Beware of the laughing horse
Laurent Galichet, ISO
In 2011, ISO embarked on their XML journey. The base DTD chosen was JATS and customizations were made to be able to capture
standards- metadata and content. This became known as the ISO STS (standards tag set). The first acid test was to convert
ISO's legacy content from Word/PDF to ISO STS compliant XML. How ISO went about this task is the subject of this paper.
Aim: To convert over 30,000 (650,000 pages) standards (EN and FR) into XML in two years.
Method: An RFP was launched early 2011 for potential providers of XML conversion. Two providers were shortlisted and after site visits
by the then project manager, the director of IT, the director of standards development and the Secretary-General of ISO,
one provider was chosen.
Theory: The ccontract and pricing had already been agreed upon, this contained the set-up period of two months, with a view of mass
conversion commencing January 1st 2012 and end December 2013.

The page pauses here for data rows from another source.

This is an optimization exercise on Yosys and OpenROAD, whose aim is small area, not a production implementation.
RTL that was checked went through simulation tests only; none was proved equivalent to the original.
Only the layout flow was run in runs 5 and 6; the RTL was not checked for function there.
Power is estimated from default activity; no workload was simulated.

`design/flow/flow/run.sh`:
```
#!/bin/bash
# Standard ORFS layout (standard.sh: the standard flow's synthesis and ORFS steps) with
# two changes: ports are buffered with the smallest buffer (buf_1), and CTS
# adds no dummy loads and builds the tree from small clock buffers.
set -o pipefail
export BUFFER_PORTS_ARGS="-buffer_cell sky130_fd_sc_hd__buf_1"
export CTS_ARGS="-sink_clustering_enable -repair_clock_nets -dont_use_dummy_load -buf_list {sky130_fd_sc_hd__clkbuf_8} -sink_clustering_size 20 -sink_clustering_max_diameter 50"
bash standard.sh > standard.log 2>&1
```
`design/flow/standard.sh`:
```
#!/bin/bash
# synth_recipe.tcl (not shown) runs the flow's synth.tcl, then flattens the netlist and writes it again
# the make line also repeats each setting of config.mk as NAME=value (left out here)
make -C /OpenROAD-flow-scripts/flow DESIGN_CONFIG=/design/flow/config.mk WORK_HOME=/design/flow/orfs CLKGATE_MAP_FILE= SYNTH_SCRIPT=/design/flow/synth_recipe.tcl "${@:-finish}"
```
`design/flow/config.mk`:
```
export PLATFORM = sky130hd
export DESIGN_NAME = vehicle_safety_interlock_unit
export DESIGN_NICKNAME = vehicle_safety_interlock_unit
export VERILOG_FILES = /design/flow/design.v
export SDC_FILE = /design/flow/constraint.sdc
export NUM_CORES = 4
export LEC_CHECK = 0
export CAP_MARGIN = 20
export CORE_MARGIN = 2
export CORE_UTILIZATION = 40
export PLACE_DENSITY = 0.6
export SLEW_MARGIN = 20
```
`design/flow/constraint.sdc`:
```
create_clock -name core_clock -period 7.0 [get_ports {clk}]
set_input_delay 1.4000 -clock core_clock [delete_from_list [all_inputs] [get_ports {clk}]]
set_output_delay 1.4000 -clock core_clock [all_outputs]
set_load 0.01 [all_outputs]
```
`design/flow/design.v`:
```
package vsi_pkg;
    typedef enum logic [2:0] {
        KIND_TICK      = 3'd0,
        KIND_NAV_BEAT  = 3'd1,
        KIND_NAV_EXIT  = 3'd2,
        KIND_NAV_CMD   = 3'd3,
        KIND_SENSOR    = 3'd4
    } kind_t;
    typedef enum logic [2:0] {
        REFUSE_OK        = 3'd0,
        REFUSE_OVERSPEED = 3'd1,
        REFUSE_OVERSTEER = 3'd2,
        REFUSE_SENSOR    = 3'd3,
        REFUSE_RECOVERY  = 3'd4,
        REFUSE_LOCKED    = 3'd5
    } refusal_t;
    typedef enum logic [2:0] {
        MODE_NORMAL    = 3'd0,
        MODE_NO_SENSOR = 3'd1,
        MODE_RECOVERY  = 3'd2,
        MODE_SHAKING   = 3'd3,
        MODE_LOCKED    = 3'd4
    } mode_t;
    typedef enum logic [2:0] {
        REG_SPEED_LIMIT    = 3'd0,
        REG_STEERING_LIMIT = 3'd1,
        REG_MIN_DISTANCE   = 3'd2,
        REG_SILENCE_LIMIT  = 3'd3,
        REG_CHECK_PERIOD   = 3'd4,
        REG_REST_LIMIT     = 3'd5,
        REG_HOLD           = 3'd6
    } reg_index_t;
    localparam int NOTICE_SLOW   = 0;
    localparam int NOTICE_RESUME = 1;
    localparam int NOTICE_STOP   = 2;
    localparam int NOTICE_LOCK   = 3;
    localparam logic [14:0] SPEED_LIMIT_RST    = 15'd512;
    localparam logic [14:0] STEERING_LIMIT_RST = 15'd6400;
    localparam logic [15:0] MIN_DISTANCE_RST   = 16'd160;
    localparam logic [15:0] SILENCE_LIMIT_RST  = 16'd500;
    localparam logic [15:0] CHECK_PERIOD_RST   = 16'd200;
    localparam logic [15:0] REST_LIMIT_RST     = 16'd5000;
    localparam logic [15:0] HOLD_RST           = 16'd3000;
    localparam logic [15:0] SAT16 = 16'hFFFF;
    localparam logic [31:0] SAT32 = 32'hFFFF_FFFF;
    localparam int IN_DATA_W  = 56;
    localparam int OUT_DATA_W = 80;
endpackage
module vehicle_safety_interlock_unit (
    input  logic        clk,
    input  logic        rst_n,
    input  logic        s_tvalid,
    output logic        s_tready,
    input  logic [55:0] s_tdata,
    input  logic [2:0]  s_tuser,
    output logic        m_tvalid,
    input  logic        m_tready,
    output logic [79:0] m_tdata,
    input  logic        cfg_valid,
    output logic        cfg_ready,
    input  logic [2:0]  cfg_addr,
    input  logic [15:0] cfg_data
);
    function automatic logic gt16(input logic [15:0] a, input logic [15:0] b);
        logic g;
        g = 1'b0;
        for (int i = 0; i < 16; i++)
            g = (a[i] & ~b[i]) | (a[i] & g) | (~b[i] & g);
        gt16 = g;
    endfunction
    function automatic logic cmp16(input logic [15:0] a, input logic [15:0] b,
                                   input logic eq);
        logic g;
        g = eq;
        for (int i = 0; i < 16; i++)
            g = (a[i] & ~b[i]) | (a[i] & g) | (~b[i] & g);
        cmp16 = g;
    endfunction
    function automatic logic ge16(input logic [15:0] a, input logic [15:0] b);
        logic g;
        g = 1'b1;
        for (int i = 0; i < 16; i++)
            g = (a[i] & ~b[i]) | (a[i] & g) | (~b[i] & g);
        ge16 = g;
    endfunction
    function automatic logic [15:0] inc16(input logic [15:0] a, input logic cin);
        logic [15:0] s;
        logic        c, pb, pall;
        c    = cin;
        pb   = 1'b1;
        pall = 1'b1;
        for (int i = 0; i < 16; i++) begin
            if (i % 8 == 0 && i > 0) begin
                pall = pall & pb;
                pb   = 1'b1;
                c    = cin & pall;
            end
            s[i] = a[i] ^ c;
            c    = a[i] & c;
            pb   = pb & a[i];
        end
        inc16 = s;
    endfunction
    function automatic logic [15:0] dec16(input logic [15:0] a, input logic bin);
        logic [15:0] s;
        logic        c, pb, pall;
        c    = bin;
        pb   = 1'b1;
        pall = 1'b1;
        for (int i = 0; i < 16; i++) begin
            if (i % 8 == 0 && i > 0) begin
                pall = pall & pb;
                pb   = 1'b1;
                c    = bin & pall;
            end
            s[i] = a[i] ^ c;
            c    = ~a[i] & c;
            pb   = pb & ~a[i];
        end
        dec16 = s;
    endfunction
    function automatic logic [31:0] inc32(input logic [31:0] a, input logic cin);
        logic [31:0] s;
        logic        c, pb, pall;
        c    = cin;
        pb   = 1'b1;
        pall = 1'b1;
        for (int i = 0; i < 32; i++) begin
            if (i % 8 == 0 && i > 0) begin
                pall = pall & pb;
                pb   = 1'b1;
                c    = cin & pall;
            end
            s[i] = a[i] ^ c;
            c    = a[i] & c;
            pb   = pb & a[i];
        end
        inc32 = s;
    endfunction
    logic [14:0] speed_limit_n_reg;
    logic [14:0] steering_limit_n_reg;
    logic [15:0] min_distance_n_reg;
    logic [15:0] silence_limit_n_reg;
    logic [15:0] check_period_n_reg;
    logic [15:0] rest_limit_reg;
    logic [15:0] hold_ms_reg;
    always_ff @(posedge clk or negedge rst_n)
    begin
        if (!rst_n)
        begin
            speed_limit_n_reg    <= ~15'd512;
            steering_limit_n_reg <= ~15'd6400;
            min_distance_n_reg   <= ~16'd160;
            silence_limit_n_reg  <= ~16'd500;
            check_period_n_reg   <= ~16'd200;
            rest_limit_reg       <= 16'd5000;
            hold_ms_reg          <= 16'd3000;
        end
        else if (cfg_valid)
        begin
            case (cfg_addr)
                3'd0: speed_limit_n_reg    <= ~cfg_data[14:0];
                3'd1: steering_limit_n_reg <= ~cfg_data[14:0];
                3'd2: min_distance_n_reg   <= ~cfg_data;
                3'd3: silence_limit_n_reg  <= ~cfg_data;
                3'd4: check_period_n_reg   <= ~cfg_data;
                3'd5: rest_limit_reg       <= cfg_data;
                3'd6: hold_ms_reg          <= cfg_data;
                default: ;
            endcase
        end
    end
    logic [14:0] speed_limit_reg, steering_limit_reg;
    logic [15:0] min_distance_reg, silence_limit_reg, check_period_reg;
    assign speed_limit_reg    = ~speed_limit_n_reg;
    assign steering_limit_reg = ~steering_limit_n_reg;
    assign min_distance_reg   = ~min_distance_n_reg;
    assign silence_limit_reg  = ~silence_limit_n_reg;
    assign check_period_reg   = ~check_period_n_reg;
    logic        in_valid_reg;
    logic [2:0]  in_kind_reg;
    logic [31:0] in_pay_reg;
    logic        out_valid_reg;
    logic        advance;
    assign advance   = in_valid_reg && (!out_valid_reg || m_tready);
    assign s_tready  = !in_valid_reg || advance;
    assign cfg_ready = 1'b1;
    always_ff @(posedge clk or negedge rst_n)
    begin
        if (!rst_n)
            in_valid_reg <= 1'b0;
        else if (s_tready)
            in_valid_reg <= s_tvalid;
    end
    always_ff @(posedge clk)
    begin
        if (s_tready)
        begin
            in_kind_reg <= {s_tuser[2], s_tuser[1] | (s_tuser[2] & s_tuser[0]),
                            (s_tuser == 3'd4) ? s_tdata[50] : s_tuser[0]};
            in_pay_reg  <= s_tdata[31:0];
        end
    end
    logic        nav_contact_reg;
    logic        sensor_seen_reg;
    logic        recovering_reg;
    logic        shake_wait_reg;
    logic        lock_flag_reg;
    logic        snap_ok_reg;       
    logic [15:0] snap_dist_reg;     
    logic [15:0] nav_quiet_reg;     
    logic [15:0] sensor_quiet_reg;  
    logic [15:0] check_phase_reg;
    logic [15:0] rest_left_reg;     
    logic [15:0] hold_left_reg;
    logic [31:0] approve_count_reg;
    logic [31:0] reject_count_reg;
    logic        approved_reg;
    logic [2:0]  refusal_reg;
    logic [3:0]  notice_reg;
    logic        alive_reg;
    logic k_tick, k_beat, k_exit, k_cmd, k_sensor;
    assign k_tick   = advance && (in_kind_reg == 3'd0);
    assign k_beat   = advance && (in_kind_reg == 3'd1);
    assign k_exit   = advance && (in_kind_reg == 3'd2);
    assign k_cmd    = advance && (in_kind_reg == 3'd3);
    assign k_sensor = advance && (in_kind_reg[2:1] == 2'b10);
    logic [15:0] in_speed, in_steer;
    logic        in_shake;
    assign in_speed = in_pay_reg[15:0];
    assign in_steer = in_pay_reg[31:16];
    assign in_shake = in_kind_reg[0];
    logic        nav_sat, sensor_sat;
    logic [15:0] nav_quiet_inc, sensor_quiet_inc, check_phase_inc;
    logic        rest_nz, hold_nz, rest_one, hold_one;
    logic [15:0] rest_left_dec, hold_left_dec;
    logic        check_due, nav_trip, sensor_trip;
    assign nav_sat          = &nav_quiet_reg;
    assign sensor_sat       = &sensor_quiet_reg;
    assign nav_quiet_inc    = inc16(nav_quiet_reg, k_tick & ~nav_sat);
    assign sensor_quiet_inc = inc16(sensor_quiet_reg, k_tick & ~sensor_sat);
    assign check_phase_inc  = inc16(check_phase_reg, 1'b1);
    assign rest_nz          = |rest_left_reg;
    assign hold_nz          = |hold_left_reg;
    assign rest_one         = (rest_left_reg == 16'd1);
    assign hold_one         = (hold_left_reg == 16'd1);
    assign rest_left_dec    = dec16(rest_left_reg, k_tick & rest_nz);
    assign hold_left_dec    = dec16(hold_left_reg, k_tick & hold_nz);
    assign check_due        = ge16(check_phase_inc, check_period_reg);
    assign nav_trip         = nav_contact_reg && cmp16(nav_quiet_reg, silence_limit_reg, ~nav_sat);
    assign sensor_trip      = sensor_seen_reg && cmp16(sensor_quiet_reg, silence_limit_reg, ~sensor_sat);
    logic        over_speed, over_steer, sensor_bad;
    logic [14:0] steer_mag;
    logic [2:0]  refusal;
    assign over_speed = !in_speed[15] && gt16({1'b0, in_speed[14:0]}, {1'b0, speed_limit_reg});
    assign steer_mag  = in_steer[14:0] ^ {15{in_steer[15]}};
    assign over_steer = gt16({steer_mag, in_steer[15]}, {steering_limit_reg, 1'b0});
    assign sensor_bad = !sensor_seen_reg || !snap_ok_reg || !gt16(snap_dist_reg, min_distance_reg);
    always_comb
    begin
        if (lock_flag_reg)       refusal = 3'd5;
        else if (recovering_reg) refusal = 3'd4;
        else if (over_speed)     refusal = 3'd1;
        else if (over_steer)     refusal = 3'd2;
        else if (sensor_bad)     refusal = 3'd3;
        else                     refusal = 3'd0;
    end
    logic cmd_ok, cmd_hold;
    assign cmd_ok   = (refusal == 3'd0);
    assign cmd_hold = !lock_flag_reg && !recovering_reg && !cmd_ok;
    logic lock_now, shake_start, shake_end;
    assign lock_now    = k_tick && shake_wait_reg && rest_one;
    assign shake_start = k_sensor && in_shake && !shake_wait_reg && !lock_flag_reg;
    assign shake_end   = k_sensor && !in_shake && shake_wait_reg;
    logic alive_now, hold_load;
    assign alive_now = k_tick && check_due;
    assign hold_load = (alive_now && (shake_wait_reg || lock_flag_reg || !sensor_seen_reg ||
                                      nav_trip || sensor_trip))
                     || (k_cmd && cmd_hold);
    always_ff @(posedge clk or negedge rst_n)
    begin
        if (!rst_n)
        begin
            nav_contact_reg <= 1'b0;
            sensor_seen_reg <= 1'b0;
            recovering_reg  <= 1'b0;
            shake_wait_reg  <= 1'b0;
            lock_flag_reg   <= 1'b0;
            check_phase_reg <= 16'd0;
            hold_left_reg   <= 16'd0;
            approve_count_reg <= 32'd0;
            reject_count_reg  <= 32'd0;
        end
        else
        begin
            if (k_beat || k_cmd)
                nav_contact_reg <= 1'b1;
            else if (k_exit || (alive_now && nav_trip))
                nav_contact_reg <= 1'b0;
            if (k_sensor)
                sensor_seen_reg <= 1'b1;
            else if (alive_now && sensor_trip)
                sensor_seen_reg <= 1'b0;
            if ((alive_now && (nav_trip || sensor_trip)) || (k_cmd && cmd_hold))
                recovering_reg <= 1'b1;
            else if (k_tick && hold_one)
                recovering_reg <= 1'b0;
            if (shake_start)
                shake_wait_reg <= 1'b1;
            else if (shake_end || lock_now)
                shake_wait_reg <= 1'b0;
            if (lock_now)
                lock_flag_reg <= 1'b1;
            if (alive_now)
                check_phase_reg <= 16'd0;
            else if (k_tick)
                check_phase_reg <= check_phase_inc;
            if (hold_load)
                hold_left_reg <= hold_ms_reg;
            else
                hold_left_reg <= hold_left_dec;
            approve_count_reg <= inc32(approve_count_reg, k_cmd && cmd_ok && !(&approve_count_reg));
            reject_count_reg  <= inc32(reject_count_reg, k_cmd && !cmd_ok && !(&reject_count_reg));
        end
    end
    always_ff @(posedge clk)
    begin
        if (s_tvalid && s_tready && s_tuser == 3'd4)
        begin
            snap_ok_reg   <= s_tdata[32] & s_tdata[33];
            snap_dist_reg <= s_tdata[49:34];
        end
        if (k_beat || k_cmd)
            nav_quiet_reg <= 16'd0;
        else
            nav_quiet_reg <= nav_quiet_inc;
        if (k_sensor)
            sensor_quiet_reg <= 16'd0;
        else
            sensor_quiet_reg <= sensor_quiet_inc;
        if (shake_start)
            rest_left_reg <= rest_limit_reg;
        else
            rest_left_reg <= rest_left_dec;
    end
    always_ff @(posedge clk or negedge rst_n)
    begin
        if (!rst_n)
            out_valid_reg <= 1'b0;
        else if (advance)
            out_valid_reg <= 1'b1;
        else if (m_tready)
            out_valid_reg <= 1'b0;
    end
    always_ff @(posedge clk)
    begin
        if (advance)
        begin
            approved_reg <= k_cmd && cmd_ok;
            refusal_reg  <= k_cmd ? refusal : 3'd0;
            notice_reg   <= {lock_now, alive_now && sensor_trip, shake_end,
                             shake_start};
            alive_reg    <= alive_now;
        end
    end
    logic [2:0] mode;
    always_comb
    begin
        if (lock_flag_reg)        mode = 3'd4;
        else if (shake_wait_reg)  mode = 3'd3;
        else if (recovering_reg)  mode = 3'd2;
        else if (!sensor_seen_reg) mode = 3'd1;
        else                      mode = 3'd0;
    end
    assign m_tvalid = out_valid_reg;
    assign m_tdata  = {3'd0, reject_count_reg, approve_count_reg, mode, hold_nz, alive_reg,
                       notice_reg, refusal_reg, approved_reg};
endmodule
```
==> metrics.csv, run 1 <==
stage,metric,value,unit
synthesis,netlist_instances,1254,
critical_path,reg2reg_depth,21,
critical_path,crit_type,register to register,
synthesis,synthTopCellsByCount,"138 x dfrtp_1, 126 x ha_1, 109 x nor2_1",
sta,fin_skew,0.04834,ns
synthesis,ys_seq_elements,322,
sta,finalHoldViolCount,0,
routing,routed_via_density,5.235,
sta,setup_tns,0,ns
cells_and_area,area_growth,10.99,%
synthesis,synth_top_area_cell,dfrtp_1,
grt,grt_pass1_wl,52360,um
synthesis,synth-edff-count,61,
synthesis,synth.distinct_cells,63,
cells_and_area,num-nets-final,1628,
synthesis,syn_area,0.01439,mm2
clocking,cts_setup_buffers,0,
placed_design,gp_congestion,0.8174,
clocking,clockBufferDepth,3,
routing,route.final.wire_length,32150,um
routing,drt-initial-drc-count,600,
synthesis,synth_area_leaders,"dfrtp_1 24%, dfstp_2 14%, edfxtp_1 13%",
floorplanning,pin_count,166,
floorplanning,fp-row-count,69,
min_path,whs_endpoint,check_period_n_reg[15]$_DFFE_PN1P_,
routing,first_pass_iters,7,
power_and_ir_drop,p_per_area,259.6,mW/mm2
floorplanning,start_util,40.54,%
clocking,h-tree-depth,2,
grt,grt_util_all_layers,17.40,%
floorplanning,core-area,0.03548,mm2
clocking,cts_tree,yes,
synthesis,yosysTopAreaCellShare,24.01,%
synthesis,syn_area_per_cell,11.47,um2
routing,ant_nets,0,
power_and_ir_drop,leakagePower,7.265,nW
critical_path,timing.rr.end,hold_left_reg[15]$_DFF_PN0_,
sta,tightest_slew,1.004,ns
critical_path,cp_max_fo,21,
placed_design,portBuffers,156,
clocking,clock_latency,0.54,ns
critical_path,required,7.43,ns
synthesis,yosysWarnings,1,
grt,grt_overflow,0,
outcome,status,"complete, no violations",
critical_path,ff2ff_setup_slack,1.89,ns
clocking,cts_resized,0,
flow_run,maxCapViolCount,0,
sta,rsz0062_at_grt,no,
min_path,worstHoldStart,check_period_n_reg[15]$_DFFE_PN1P_,
floorplanning,die_area,0.03750,mm2
synthesis,synth.most_common_cell,dfrtp_1,
grt,antenna_found_initial,0,
clocking,clock_tree.root_cell,clkbuf_8,
synthesis,synth_flop_cell,dfrtp_1,
power_and_ir_drop,peakVddDrop,0.1607,mV
routing,vias,9832,
synthesis,ys_seq_area_share,57.12,%
sta,finalSetupViolations,0,
synthesis,async_flop_share,66.15,%
power_and_ir_drop,total_power,4.145,mW
placed_design,dp_hpwl,22670,um
clocking,path_clk_slew,0.09,ns
critical_path,rr_startpoint,check_phase_reg[0]$_DFFE_PN0P_,
sta,maxSlewHeadroom,32.90,%
clocking,clkSinkCount,322,
critical_path,endpoint_kind,register,
min_path,whs_path_depth,2,
routing,drc,0,
sta,max_freq,195.6,MHz
sta,period_share,73.03,%
routing,wl_per_cell,17.12,um
grt,grt_pass1_vias,9704,
floorplanning,die_w,193.6,um
clocking,numCtsBuffers,35,
sta,min_period,5.112,ns
cells_and_area,diodes,0,
critical_path,cp.arrival,5.54,ns
cells_and_area,drive_gt1_share,12.00,%
critical_path,setup.worst_path.start_class,register,
floorplanning,die_h,193.6,um
clocking,cts_hold_buf,0,
grt,grt_max_degree,171,
min_path,hp-class,register to register,
sta,slew_viol_final,0,
per-stage QoR:
step	worst slack, ns	hold WS, ns	util, %	cell area [um2]	std cells
global placement	1.907	0.4685	43.64	15480	1843
CTS	1.852	0.4934	45.00	15970	1878
detailed placement	1.871	0.4812	43.64	15480	1843
finish	1.888	0.4894	45.00	15970	1878
global route	1.556	0.5037	45.00	15970	1878
floorplan	2.701	0.4538	-	14390	1256
metal layers:
metal | track usage [%] | share of wire [%] | up-vias
met3 | 2.418 | 3.4 | 43
li1 | - | - | 4819
met1 | 22.58 | 44 | 4798
met5 | 0 | 0 | -
met2 | 30.32 | 50 | 172
met4 | 5.089 | 2.2 | 0
worst max-delay path: stages (launching register included):
cell	delay (ns)
dfrtp_1	0.42
ha_1	0.21
ha_1	0.18
ha_1	0.18
ha_1	0.18
ha_1	0.18
ha_1	0.17
ha_1	0.18
ha_1	0.18
ha_1	0.18
ha_1	0.18
ha_1	0.18
ha_1	0.18
ha_1	0.18
ha_1	0.31
nor2_1	0.06
nor2_1	0.13
nand2_1	0.06
o221ai_1	0.16
and3_1	0.69
o2bb2ai_4	0.38
mux2_2	0.40
power breakdown:
group / internal [mW] / total, mW / switching (mW)
combinational: 0.284 / 0.627 / 0.343
clock: 0.446 / 1.05 / 0.604
sequential: 2.25 / 2.47 / 0.214
total: 2.98 / 4.14 / 1.16
worst max-delay path by stage:
stage                                   start                          end  slack, ns
2_1_floorplan  check_phase_reg[0]$_DFFE_PN0P_  sensor_seen_reg$_DFFE_PN0P_       2.70
3_3_place_gp   check_phase_reg[0]$_DFFE_PN0P_  hold_left_reg[15]$_DFF_PN0_       1.91
3_5_place_dp   check_phase_reg[0]$_DFFE_PN0P_   hold_left_reg[7]$_DFF_PN0_       1.87
4_1_cts        check_phase_reg[0]$_DFFE_PN0P_  hold_left_reg[15]$_DFF_PN0_       1.85
5_1_grt        check_phase_reg[0]$_DFFE_PN0P_  hold_left_reg[15]$_DFF_PN0_       1.56
6_report       check_phase_reg[0]$_DFFE_PN0P_  hold_left_reg[15]$_DFF_PN0_       1.89
cells by family (layout without fill, tap and decap cells):
kind of cell | count (synthesis) | in the layout | synth area share (%)
buf+inv | 108 | 269 | 3.079
mux | 48 | 48 | 3.636
simple gates | 334 | 334 | 11.09
flops | 322 | 322 | 57.12
fa+ha+maj | 133 | 133 | 11.46
compound gates | 285 | 285 | 12.23
xor+xnor | 22 | 22 | 1.340
other cells | 2 | 4 | 0.05221
layout by cell type (no fill, tap or decap), types with 6 or more instances in the layout:
| cell | count |
|---|---|
| nor2_1 | 109 |
| o22ai_1 | 30 |
| nand3_1 | 6 |
| o221ai_1 | 9 |
| buf_1 | 155 |
| nor3_1 | 10 |
| buf_4 | 9 |
| xnor2_1 | 7 |
| mux2i_1 | 14 |
| nand2_1 | 97 |
| edfxtp_1 | 61 |
| a21oi_1 | 93 |
| and2_1 | 18 |
| nor4_1 | 8 |
| and3_1 | 8 |
| a22oi_1 | 14 |
| o21ai_0 | 72 |
| clkbuf_8 | 35 |
| xor2_1 | 15 |
| dfxtp_1 | 48 |
| nor2b_1 | 16 |
| nand2b_1 | 7 |
| a31oi_1 | 10 |
| maj3_1 | 6 |
| mux2_2 | 34 |
| ha_1 | 126 |
| dfrtp_1 | 138 |
| nand4_1 | 26 |
| a221oi_1 | 11 |
| dfstp_2 | 75 |
| a21o_1 | 8 |
| inv_1 | 68 |
layout make-up:
cell class / instances / area, um2
timing repair buffer: 166 / 676.9
multi-input combinational: 826 / 5759
fill: 3317 / 19520
tap: 461 / 576.8
sequential: 322 / 8217
clock buffer: 35 / 481.7
inverter: 68 / 255.2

Practice: A project manager was appointed 1st November 2011 to lead the project. The set-up period consisted of an iterative process
of marking up the same set of content, reviewing and sending feedback to the providers to then re-markup and send back. Sources
file were MS Word, cPDFs and scanned PDFs. The set-up period took 6 months.
Mass conversion: Batches were prepared for the mass conversion according to some criteria. It was agreed that batches should be composed of
documents totaling about 625 pages. Also, in order for the team to get used to the structure of standards, short document
(less than 20 pages) were first batched up. Equally, easier file formats were prioritized, so the initial batches were short
MS Word documents. This made up 10000 documents more or less. Then larger documents followed and once the MS Word source files
had all been batched up, cPDFs were sent and lastly, image PDFs. In retrospect, that was probably a mistake.
Results: Conversion ended February 2014, the project overran by two months. the budget was also all spent, including the 25% contingency
amount. The quality obtained was very good and the XML sent was fed directly into ISO's online browsing platform, which is
regularly used by many.
Conclusion:You can not just expect anyone to get it right without getting your hands dirty. The old adage of "you get out what you put
in" is very much appropriate if you are considering a legacy conversion project.